Your sugar example is no good. Sugar doesn’t take people’s freedoms away. It has no agency and doesn’t enforce anything. Like any action, eating sugar may have consequences good or bad for the individual, but that has nothing to do with freedoms unless the government starts telling people they may not eat more than x grams per day or something like that.
Cue Mel Gibson as William Wallace.
To many people democracy is just a means to an end. And the end goal is a simple life with simple pleasures.
Re the deli and other quasi essential shops, it would seem unfair if they closed when you can still buy your fancy cheese and olives in a supermarket.
The issue isn't really whether that shop is essential. The issue is that the greeting card store next door is also open, because they've decided they're essential. And none of these stores (including the super market) is enforcing mask requirements because none of the others are and they don't want to be the only one.

In 1000 little steps you are suddenly miles away from a real lockdown. You're basically BAU, but the pub is shut ever other week (unless you buy a scotch egg in which case it is also essential).

I don't care if people are eating gourmet olives. But we need to realise that making excuses for doing nothing is still doing nothing.

It's essential to the owners or their employees, who may risk losing their home if they can't make a living.

Lockdowns have gone on long enough that people are deciding to risk it because they have far more pressing concerns.

I don't know why you expect it to be fair. The policy needs to be effective first and foremost. Schemes like furlough are there to support people who are most affected.
> I mean, sure they sell food, but really - I'm unsure how vital to survival artisanal cheese and pasta is!

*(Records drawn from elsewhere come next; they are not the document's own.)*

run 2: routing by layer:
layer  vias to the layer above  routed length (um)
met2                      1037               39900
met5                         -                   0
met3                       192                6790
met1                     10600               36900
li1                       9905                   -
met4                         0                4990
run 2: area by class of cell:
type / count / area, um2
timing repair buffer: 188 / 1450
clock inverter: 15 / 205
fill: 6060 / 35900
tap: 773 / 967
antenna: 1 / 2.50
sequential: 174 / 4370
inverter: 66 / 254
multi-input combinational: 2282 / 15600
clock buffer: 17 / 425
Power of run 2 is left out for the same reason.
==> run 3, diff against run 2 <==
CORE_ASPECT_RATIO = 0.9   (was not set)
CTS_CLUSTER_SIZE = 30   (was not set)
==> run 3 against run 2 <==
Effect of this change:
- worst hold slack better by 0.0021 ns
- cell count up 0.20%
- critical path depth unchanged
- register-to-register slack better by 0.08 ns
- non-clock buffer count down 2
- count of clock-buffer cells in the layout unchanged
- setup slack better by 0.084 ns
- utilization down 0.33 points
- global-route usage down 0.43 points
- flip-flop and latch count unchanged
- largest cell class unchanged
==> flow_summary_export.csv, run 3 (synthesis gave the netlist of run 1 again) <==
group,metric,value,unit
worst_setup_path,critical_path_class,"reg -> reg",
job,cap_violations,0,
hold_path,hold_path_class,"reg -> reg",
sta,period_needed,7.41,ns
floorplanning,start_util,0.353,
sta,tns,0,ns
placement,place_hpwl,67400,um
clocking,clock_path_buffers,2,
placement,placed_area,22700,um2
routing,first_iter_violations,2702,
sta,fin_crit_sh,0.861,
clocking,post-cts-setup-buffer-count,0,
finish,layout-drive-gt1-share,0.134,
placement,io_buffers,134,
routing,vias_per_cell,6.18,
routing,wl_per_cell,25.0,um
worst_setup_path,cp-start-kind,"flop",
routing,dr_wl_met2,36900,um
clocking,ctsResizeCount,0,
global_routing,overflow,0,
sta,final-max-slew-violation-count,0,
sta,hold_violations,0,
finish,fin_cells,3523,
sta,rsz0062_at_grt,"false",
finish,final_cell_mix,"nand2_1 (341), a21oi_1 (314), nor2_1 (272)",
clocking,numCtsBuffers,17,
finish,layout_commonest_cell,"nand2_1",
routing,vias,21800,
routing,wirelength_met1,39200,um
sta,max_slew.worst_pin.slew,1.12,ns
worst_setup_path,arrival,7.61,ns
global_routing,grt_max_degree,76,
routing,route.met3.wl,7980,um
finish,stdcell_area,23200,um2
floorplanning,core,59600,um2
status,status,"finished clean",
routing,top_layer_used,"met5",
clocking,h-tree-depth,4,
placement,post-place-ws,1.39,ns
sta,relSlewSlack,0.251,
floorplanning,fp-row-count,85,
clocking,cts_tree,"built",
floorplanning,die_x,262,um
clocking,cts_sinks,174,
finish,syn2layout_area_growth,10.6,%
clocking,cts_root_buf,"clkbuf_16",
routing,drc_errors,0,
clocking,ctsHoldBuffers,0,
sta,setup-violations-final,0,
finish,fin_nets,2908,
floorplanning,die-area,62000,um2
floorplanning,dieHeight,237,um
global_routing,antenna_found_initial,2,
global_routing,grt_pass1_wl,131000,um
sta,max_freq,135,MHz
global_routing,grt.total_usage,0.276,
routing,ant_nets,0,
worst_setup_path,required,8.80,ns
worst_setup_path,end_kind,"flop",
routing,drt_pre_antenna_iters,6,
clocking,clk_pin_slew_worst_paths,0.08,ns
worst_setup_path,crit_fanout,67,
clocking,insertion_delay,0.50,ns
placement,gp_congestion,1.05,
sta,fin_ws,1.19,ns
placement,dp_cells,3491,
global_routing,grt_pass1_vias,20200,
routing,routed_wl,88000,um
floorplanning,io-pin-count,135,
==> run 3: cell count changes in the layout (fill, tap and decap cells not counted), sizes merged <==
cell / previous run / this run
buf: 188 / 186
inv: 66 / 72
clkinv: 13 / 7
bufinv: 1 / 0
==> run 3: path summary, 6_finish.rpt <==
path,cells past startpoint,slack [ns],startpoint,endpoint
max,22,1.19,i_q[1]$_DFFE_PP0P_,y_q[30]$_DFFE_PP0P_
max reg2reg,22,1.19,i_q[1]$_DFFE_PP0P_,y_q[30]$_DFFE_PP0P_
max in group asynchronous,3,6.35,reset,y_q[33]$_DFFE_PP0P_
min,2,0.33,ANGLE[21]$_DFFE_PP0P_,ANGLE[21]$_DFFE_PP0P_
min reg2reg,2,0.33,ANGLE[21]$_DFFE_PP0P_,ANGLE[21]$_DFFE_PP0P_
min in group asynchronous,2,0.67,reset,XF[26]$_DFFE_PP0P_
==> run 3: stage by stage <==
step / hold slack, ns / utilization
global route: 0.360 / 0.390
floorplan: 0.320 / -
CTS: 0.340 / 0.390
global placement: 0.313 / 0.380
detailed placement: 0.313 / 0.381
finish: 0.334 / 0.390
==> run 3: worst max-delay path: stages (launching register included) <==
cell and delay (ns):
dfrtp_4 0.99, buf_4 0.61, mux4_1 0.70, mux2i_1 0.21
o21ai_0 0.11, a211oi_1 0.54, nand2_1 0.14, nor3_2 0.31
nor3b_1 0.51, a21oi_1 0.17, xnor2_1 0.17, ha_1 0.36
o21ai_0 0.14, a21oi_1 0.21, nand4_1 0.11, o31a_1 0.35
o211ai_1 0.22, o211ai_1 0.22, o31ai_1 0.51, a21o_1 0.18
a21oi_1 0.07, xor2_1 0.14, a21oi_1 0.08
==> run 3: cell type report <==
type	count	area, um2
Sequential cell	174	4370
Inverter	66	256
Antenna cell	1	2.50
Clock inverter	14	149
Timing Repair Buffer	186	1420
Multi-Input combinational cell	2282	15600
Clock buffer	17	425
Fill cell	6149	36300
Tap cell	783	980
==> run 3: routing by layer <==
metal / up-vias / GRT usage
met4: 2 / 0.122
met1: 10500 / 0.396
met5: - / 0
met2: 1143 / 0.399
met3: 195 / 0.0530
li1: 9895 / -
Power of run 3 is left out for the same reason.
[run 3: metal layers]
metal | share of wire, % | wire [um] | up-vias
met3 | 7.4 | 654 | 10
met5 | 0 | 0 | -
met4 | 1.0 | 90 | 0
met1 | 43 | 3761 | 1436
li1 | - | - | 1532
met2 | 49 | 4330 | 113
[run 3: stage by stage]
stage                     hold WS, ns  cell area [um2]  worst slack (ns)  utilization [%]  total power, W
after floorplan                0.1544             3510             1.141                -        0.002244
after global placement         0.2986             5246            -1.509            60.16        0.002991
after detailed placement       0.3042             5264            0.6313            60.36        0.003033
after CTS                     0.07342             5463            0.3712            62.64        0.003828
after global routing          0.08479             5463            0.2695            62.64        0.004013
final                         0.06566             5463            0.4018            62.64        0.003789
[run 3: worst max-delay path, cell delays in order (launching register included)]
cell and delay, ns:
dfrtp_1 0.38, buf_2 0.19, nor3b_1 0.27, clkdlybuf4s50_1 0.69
**config.mk**
```make
export PLATFORM = sky130hd
export DESIGN_NAME = ascon_aead_stream
export DESIGN_NICKNAME = d
export VERILOG_FILES = /design/src/rtl/ascon_pkg.sv /design/src/rtl/ascon_permutation.sv /design/src/rtl/ascon_aead_stream.sv
export SDC_FILE = /design/constraint.sdc
export NUM_CORES = 2
export LEC_CHECK = 0
export ABC_AREA = 0
export CELL_PAD_IN_SITES_DETAIL_PLACEMENT = 1
export CELL_PAD_IN_SITES_GLOBAL_PLACEMENT = 1
export CORE_ASPECT_RATIO = 0.5
export CORE_MARGIN = 2
export CORE_UTILIZATION = 30
export CTS_BUF_LIST = sky130_fd_sc_hd__clkbuf_4
export DETAILED_ROUTE_END_ITERATION = 12
export MAX_ROUTING_LAYER = met4
export PLACE_DENSITY_LB_ADDON = 0.12
export SETUP_SLACK_MARGIN = 0.05
export SLEW_MARGIN = 15
export SYNTH_ARGS = -nofsm -noshare
export SYNTH_HDL_FRONTEND = slang
export SYNTH_SLANG_ARGS = --single-unit
```
**constraint.sdc**
```tcl
create_clock -name clk -period 36.4 [get_ports clk]
set_input_delay 7.28 -clock clk [delete_from_list [all_inputs] [get_ports clk]]
set_output_delay 7.28 -clock clk [all_outputs]
set_load 0.005 [all_outputs]
```
<file path="src/rtl/wisc_pkg.sv">
// Shared constants for the 16-bit WISC pipeline front end.
package wisc_pkg;
    localparam int          INSTR_W   = 16;
    localparam logic [15:0] NOP_INSTR = 16'h0800;
    localparam logic [4:0]  HALT_OPC  = 5'b00000;
    localparam logic [15:0] PC_STEP   = 16'd2;
endpackage

</file>
<file path="src/rtl/if_id_fifo_ctrl.sv">
// Pointer and occupancy control for the IF/ID queue; flush outranks enqueue/dequeue.
module if_id_fifo_ctrl #(
    parameter  int DEPTH = 2,
    localparam int PTR_W = $clog2(DEPTH),
    localparam int CNT_W = $clog2(DEPTH + 1)
) (
    input  logic             clk,
    input  logic             rst,
    input  logic             enq,
    input  logic             deq,
    input  logic             flush,
    output logic [PTR_W-1:0] head,
    output logic [PTR_W-1:0] tail,
    output logic [CNT_W-1:0] count,
    output logic             full,
    output logic             empty
);
    logic enq_ok;
    logic deq_ok;

    assign full   = (count == CNT_W'(DEPTH));
    assign empty  = (count == '0);
    assign enq_ok = enq && !full;
    assign deq_ok = deq && !empty;

    // NOTE: sequential state uses non-blocking assignments so every register samples pre-edge values.
    always_ff @(posedge clk or posedge rst) begin
        if (rst) begin
            head  <= '0;
            tail  <= '0;
            count <= '0;
        end else if (flush) begin
            head  <= '0;
            tail  <= '0;
            count <= '0;
        end else begin
            if (enq_ok) tail <= tail + PTR_W'(1);
            if (deq_ok) head <= head + PTR_W'(1);
            case ({enq_ok, deq_ok})
                2'b10:   count <= count + CNT_W'(1);
                2'b01:   count <= count - CNT_W'(1);
                default: count <= count;
            endcase
        end
    end
endmodule

</file>
<file path="src/rtl/if_id_queue.sv">
// IF/ID decoupling FIFO: buffers fetched instr/pc/pc+2, presents the head to decode,
// and blocks fetch once a HALT has been accepted until the next flush.
module if_id_queue
    import wisc_pkg::*;
#(
    parameter  int DEPTH   = 2,
    parameter  int INSTR_W = wisc_pkg::INSTR_W,
    localparam int PTR_W   = $clog2(DEPTH),
    localparam int CNT_W   = $clog2(DEPTH + 1)
) (
    input  logic               clk,
    input  logic               rst,
    input  logic               if_valid,
    input  logic [INSTR_W-1:0] if_instr,
    input  logic [INSTR_W-1:0] if_pc,
    output logic               if_ready,
    output logic               id_valid,
    input  logic               id_ready,
    output logic [INSTR_W-1:0] id_instr,
    output logic [INSTR_W-1:0] id_pc,
    output logic [INSTR_W-1:0] id_pc_inc,
    input  logic               flush,
    output logic               halt_seen,
    output logic [CNT_W-1:0]   count
);
    logic [INSTR_W-1:0] instr_mem  [DEPTH];
    logic [INSTR_W-1:0] pc_mem     [DEPTH];
    logic [INSTR_W-1:0] pc_inc_mem [DEPTH];

    logic [PTR_W-1:0] head;
    logic [PTR_W-1:0] tail;
    logic             full;
    logic             empty;
    logic             enq;
    logic             deq;

    assign if_ready = !full && !halt_seen;
    assign id_valid = !empty;
    assign enq      = if_valid && if_ready;
    assign deq      = id_valid && id_ready;

    if_id_fifo_ctrl #(.DEPTH(DEPTH)) u_ctrl (
        .clk   (clk),
        .rst   (rst),
        .enq   (enq),
        .deq   (deq),
        .flush (flush),
        .head  (head),
        .tail  (tail),
        .count (count),
        .full  (full),
        .empty (empty)
    );

    // NOTE: entry storage is deliberately not reset; the output mux hides stale data while empty.
    always_ff @(posedge clk) begin
        if (enq && !flush) begin
            instr_mem[tail]  <= if_instr;
            pc_mem[tail]     <= if_pc;
            pc_inc_mem[tail] <= if_pc + INSTR_W'(PC_STEP);
        end
    end

    // Sticky until flush: the HALT itself still drains to decode normally.
    always_ff @(posedge clk or posedge rst) begin
        if (rst) begin
            halt_seen <= 1'b0;
        end else if (flush) begin
            halt_seen <= 1'b0;
        end else if (enq && (if_instr[INSTR_W-1 -: 5] == HALT_OPC)) begin
            halt_seen <= 1'b1;
        end
    end

    // NOTE: every output gets a default first so this block can never infer a latch.
    always_comb begin
        id_instr  = INSTR_W'(NOP_INSTR);
        id_pc     = '0;
        id_pc_inc = '0;
        if (!empty) begin
            id_instr  = instr_mem[head];
            id_pc     = pc_mem[head];
            id_pc_inc = pc_inc_mem[head];
        end
    end
endmodule

</file>
File: config.mk
export PLATFORM = sky130hd
export DESIGN_NAME = fan_cmd_frontend
export DESIGN_NICKNAME = d
export VERILOG_FILES = /design/src/rtl/fan_cmd_pkg.sv /design/src/rtl/btn_debounce.sv /design/src/rtl/fan_cmd_frontend.sv
export SDC_FILE = /design/constraint.sdc
export NUM_CORES = 1
export LEC_CHECK = 0
export CAP_MARGIN = 20
export CORE_UTILIZATION = 35
export CTS_CLUSTER_DIAMETER = 40
export DETAILED_ROUTE_END_ITERATION = 12
export HOLD_SLACK_MARGIN = 0.15
export PLACE_DENSITY = 0.57
export SLEW_MARGIN = 15
export SYNTH_ARGS = -nofsm -noshare
export SYNTH_HDL_FRONTEND = slang
export SYNTH_SLANG_ARGS = --single-unit
export TNS_END_PERCENT = 100
File: constraint.sdc
create_clock -name clk -period 11.6 [get_ports clk]
set_clock_uncertainty 0.2 [all_clocks]
set_input_delay 3.48 -clock clk [delete_from_list [all_inputs] [get_ports clk]]
set_output_delay 3.48 -clock clk [all_outputs]
set_load 0.05 [all_outputs]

I suppose we could close all food shops other than Asda, and restrict Asda to selling only their most basic range (and no sweets, chocolate, fizzy drinks, etc- after all, you can survive without those). On the other hand, that would mean that Asda would be more crowded as people who normally shop in your "chi-chi local middle class deli" now have to go there.

The chance of transmission in a small, quiet deli is significantly less than in a crowded supermarket. Several older residents in our town have switched from the Co-op to the local deli for exactly that reason. Unless you’re going to start deeming what food is essential and what isn’t, then your distinction is counter-productive.